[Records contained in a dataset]

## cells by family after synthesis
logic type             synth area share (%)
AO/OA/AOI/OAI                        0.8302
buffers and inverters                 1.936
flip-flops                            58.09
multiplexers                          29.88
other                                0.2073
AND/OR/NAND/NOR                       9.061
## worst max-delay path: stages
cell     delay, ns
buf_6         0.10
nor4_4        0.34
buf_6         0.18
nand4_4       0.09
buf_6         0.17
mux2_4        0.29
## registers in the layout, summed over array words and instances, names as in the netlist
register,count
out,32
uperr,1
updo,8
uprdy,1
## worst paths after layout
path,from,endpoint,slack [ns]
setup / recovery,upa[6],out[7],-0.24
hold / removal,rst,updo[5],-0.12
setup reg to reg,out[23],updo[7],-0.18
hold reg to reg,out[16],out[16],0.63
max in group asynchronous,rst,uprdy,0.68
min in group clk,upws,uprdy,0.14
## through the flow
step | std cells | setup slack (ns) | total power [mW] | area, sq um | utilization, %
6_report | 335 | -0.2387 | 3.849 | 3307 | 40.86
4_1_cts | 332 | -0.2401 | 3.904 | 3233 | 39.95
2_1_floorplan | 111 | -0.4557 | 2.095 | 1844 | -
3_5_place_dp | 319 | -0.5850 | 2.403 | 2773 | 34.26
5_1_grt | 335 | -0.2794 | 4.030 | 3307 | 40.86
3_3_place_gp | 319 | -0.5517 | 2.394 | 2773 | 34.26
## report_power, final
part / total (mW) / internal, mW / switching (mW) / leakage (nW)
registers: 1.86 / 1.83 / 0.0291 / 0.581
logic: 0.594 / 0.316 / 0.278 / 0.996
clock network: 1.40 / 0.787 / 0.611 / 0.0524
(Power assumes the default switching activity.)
File: src/rtl/uart_rx_param.sv
// Parametrised UART receiver: oversampled, majority-voted, with start-glitch
// rejection, optional parity, 1 or 2 stop bits and a valid/ready holding
// register carrying per-word parity/framing flags and an overrun pulse.
module uart_rx_param #(
  parameter int CLK_FREQ   = 50_000_000,
  parameter int BAUD       = 115_200,
  parameter int OVERSAMPLE = 16,
  parameter int DATA_BITS  = 8,
  parameter int PARITY     = 0,
  parameter int STOP_BITS  = 1
) (
  input  logic                 clk,
  input  logic                 rst,
  input  logic                 rx_pin_in,
  output logic [DATA_BITS-1:0] rx_data,
  output logic                 rx_valid,
  input  logic                 rx_ready,
  output logic                 parity_err,
  output logic                 frame_err,
  output logic                 overrun,
  output logic                 rx_busy
);

  localparam int DIV   = CLK_FREQ / (BAUD * OVERSAMPLE);
  localparam int DIV_W = (DIV > 1) ? $clog2(DIV) : 1;
  localparam int OS_W  = $clog2(OVERSAMPLE);

  localparam logic [DIV_W-1:0] DIV_LAST = DIV_W'(DIV - 1);
  localparam logic [OS_W-1:0]  OS_LAST  = OS_W'(OVERSAMPLE - 1);
  localparam logic [OS_W-1:0]  S_LO     = OS_W'(OVERSAMPLE / 2 - 1);
  localparam logic [OS_W-1:0]  S_MID    = OS_W'(OVERSAMPLE / 2);
  localparam logic [OS_W-1:0]  S_HI     = OS_W'(OVERSAMPLE / 2 + 1);
  // Bit counter is 4 bits so it can index up to 9 data bits.
  localparam logic [3:0]       BIT_LAST  = 4'(DATA_BITS - 1);
  localparam logic             STOP_LAST = 1'(STOP_BITS - 1);
  localparam logic             ODD       = (PARITY == 1);

  localparam logic [2:0] ST_IDLE  = 3'd0;
  localparam logic [2:0] ST_START = 3'd1;
  localparam logic [2:0] ST_DATA  = 3'd2;
  localparam logic [2:0] ST_PAR   = 3'd3;
  localparam logic [2:0] ST_STOP  = 3'd4;
  localparam logic [2:0] ST_BREAK = 3'd5;

  logic                 sync1, sync2, sync_d;
  logic                 rx_s, fall;
  logic [2:0]           state;
  logic [DIV_W-1:0]     div_cnt;
  logic [OS_W-1:0]      os_cnt;
  logic                 tick, vote_tick, end_tick;
  logic                 samp_a, samp_b, vote;
  logic [3:0]           bit_cnt;
  logic                 stop_cnt;
  logic [DATA_BITS-1:0] shreg;
  logic                 par_err_r, frm_err_r;
  logic                 par_bad, complete, ferr_final;

  // Two-flop synchroniser plus a delay flop for falling-edge detection; idle high.
  // NOTE: sequential state uses non-blocking (<=) so every flop samples the
  // pre-edge value of the others; blocking here would collapse the chain.
  always_ff @(posedge clk) begin
    if (rst) begin
      sync1  <= 1'b1;
      sync2  <= 1'b1;
      sync_d <= 1'b1;
    end else begin
      sync1  <= rx_pin_in;
      sync2  <= sync1;
      sync_d <= sync2;
    end
  end

  assign rx_s = sync2;
  assign fall = sync_d & ~sync2;

  // Baud-tick divider and per-bit oversample counter, both parked at 0 in IDLE.
  always_ff @(posedge clk) begin
    if (rst || state == ST_IDLE) begin
      div_cnt <= '0;
      os_cnt  <= '0;
    end else begin
      div_cnt <= (div_cnt == DIV_LAST) ? '0 : div_cnt + DIV_W'(1);
      if (tick) os_cnt <= (os_cnt == OS_LAST) ? '0 : os_cnt + OS_W'(1);
    end
  end

  assign tick      = (state != ST_IDLE) && (div_cnt == DIV_LAST);
  assign vote_tick = tick && (os_cnt == S_HI);
  assign end_tick  = tick && (os_cnt == OS_LAST);

  // Capture the first two mid-bit samples; the third is the live line at S_HI.
  always_ff @(posedge clk) begin
    if (rst) begin
      samp_a <= 1'b1;
      samp_b <= 1'b1;
    end else if (tick) begin
      if (os_cnt == S_LO)  samp_a <= rx_s;
      if (os_cnt == S_MID) samp_b <= rx_s;
    end
  end

  // Majority vote, parity check and frame-completion decode.
  // NOTE: every signal written in always_comb gets a default first, so no
  // path can leave it unassigned and infer a latch.
  always_comb begin
    vote       = (samp_a & samp_b) | (samp_a & rx_s) | (samp_b & rx_s);
    par_bad    = (^shreg) ^ vote ^ ODD;
    complete   = 1'b0;
    ferr_final = frm_err_r | ~vote;
    if (state == ST_STOP && vote_tick && stop_cnt == STOP_LAST) complete = 1'b1;
  end

  // Receive FSM: start qualification, data shift, parity, stop, break.
  always_ff @(posedge clk) begin
    if (rst) begin
      state     <= ST_IDLE;
      rx_busy   <= 1'b0;
      bit_cnt   <= '0;
      stop_cnt  <= 1'b0;
      shreg     <= '0;
      par_err_r <= 1'b0;
      frm_err_r <= 1'b0;
    end else begin
      case (state)
        ST_IDLE: begin
          if (fall) begin
            state     <= ST_START;
            rx_busy   <= 1'b1;
            bit_cnt   <= '0;
            stop_cnt  <= 1'b0;
            par_err_r <= 1'b0;
            frm_err_r <= 1'b0;
          end
        end
        ST_START: begin
          if (vote_tick && vote) begin
            state   <= ST_IDLE;
            rx_busy <= 1'b0;
          end else if (end_tick) begin
            state <= ST_DATA;
          end
        end
        ST_DATA: begin
          if (vote_tick) shreg <= {vote, shreg[DATA_BITS-1:1]};
          if (end_tick) begin
            if (bit_cnt == BIT_LAST) begin
              bit_cnt <= '0;
              state   <= (PARITY != 0) ? ST_PAR : ST_STOP;
            end else begin
              bit_cnt <= bit_cnt + 4'd1;
            end
          end
        end
        ST_PAR: begin
          if (vote_tick) par_err_r <= par_bad;
          if (end_tick)  state     <= ST_STOP;
        end
        ST_STOP: begin
          if (complete) begin
            // Leave at mid-bit so a back-to-back start edge is not missed.
            state   <= vote ? ST_IDLE : ST_BREAK;
            rx_busy <= ~vote;
          end else begin
            if (vote_tick) frm_err_r <= frm_err_r | ~vote;
            if (end_tick)  stop_cnt  <= stop_cnt + 1'b1;
          end
        end
        ST_BREAK: begin
          if (rx_s) begin
            state   <= ST_IDLE;
            rx_busy <= 1'b0;
          end
        end
        default: begin
          state   <= ST_IDLE;
          rx_busy <= 1'b0;
        end
      endcase
    end
  end

  // Holding register: load on completion if free or being drained, else flag overrun.
  always_ff @(posedge clk) begin
    if (rst) begin
      rx_data    <= '0;
      rx_valid   <= 1'b0;
      parity_err <= 1'b0;
      frame_err  <= 1'b0;
      overrun    <= 1'b0;
    end else begin
      overrun <= 1'b0;
      if (complete) begin
        if (!rx_valid || rx_ready) begin
          rx_data    <= shreg;
          parity_err <= (PARITY != 0) ? par_err_r : 1'b0;
          frame_err  <= ferr_final;
          rx_valid   <= 1'b1;
        end else begin
          overrun <= 1'b1;
        end
      end else if (rx_valid && rx_ready) begin
        rx_valid <= 1'b0;
      end
    end
  end

endmodule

Try it:
The answer should contain only the lines from the first line of the entries through the line holding "step | std cells", each exactly as written.

Reply:
## cells by family after synthesis
logic type             synth area share (%)
AO/OA/AOI/OAI                        0.8302
buffers and inverters                 1.936
flip-flops                            58.09
multiplexers                          29.88
other                                0.2073
AND/OR/NAND/NOR                       9.061
## worst max-delay path: stages
cell     delay, ns
buf_6         0.10
nor4_4        0.34
buf_6         0.18
nand4_4       0.09
buf_6         0.17
mux2_4        0.29
## registers in the layout, summed over array words and instances, names as in the netlist
register,count
out,32
uperr,1
updo,8
uprdy,1
## worst paths after layout
path,from,endpoint,slack [ns]
setup / recovery,upa[6],out[7],-0.24
hold / removal,rst,updo[5],-0.12
setup reg to reg,out[23],updo[7],-0.18
hold reg to reg,out[16],out[16],0.63
max in group asynchronous,rst,uprdy,0.68
min in group clk,upws,uprdy,0.14
## through the flow
step | std cells | setup slack (ns) | total power [mW] | area, sq um | utilization, %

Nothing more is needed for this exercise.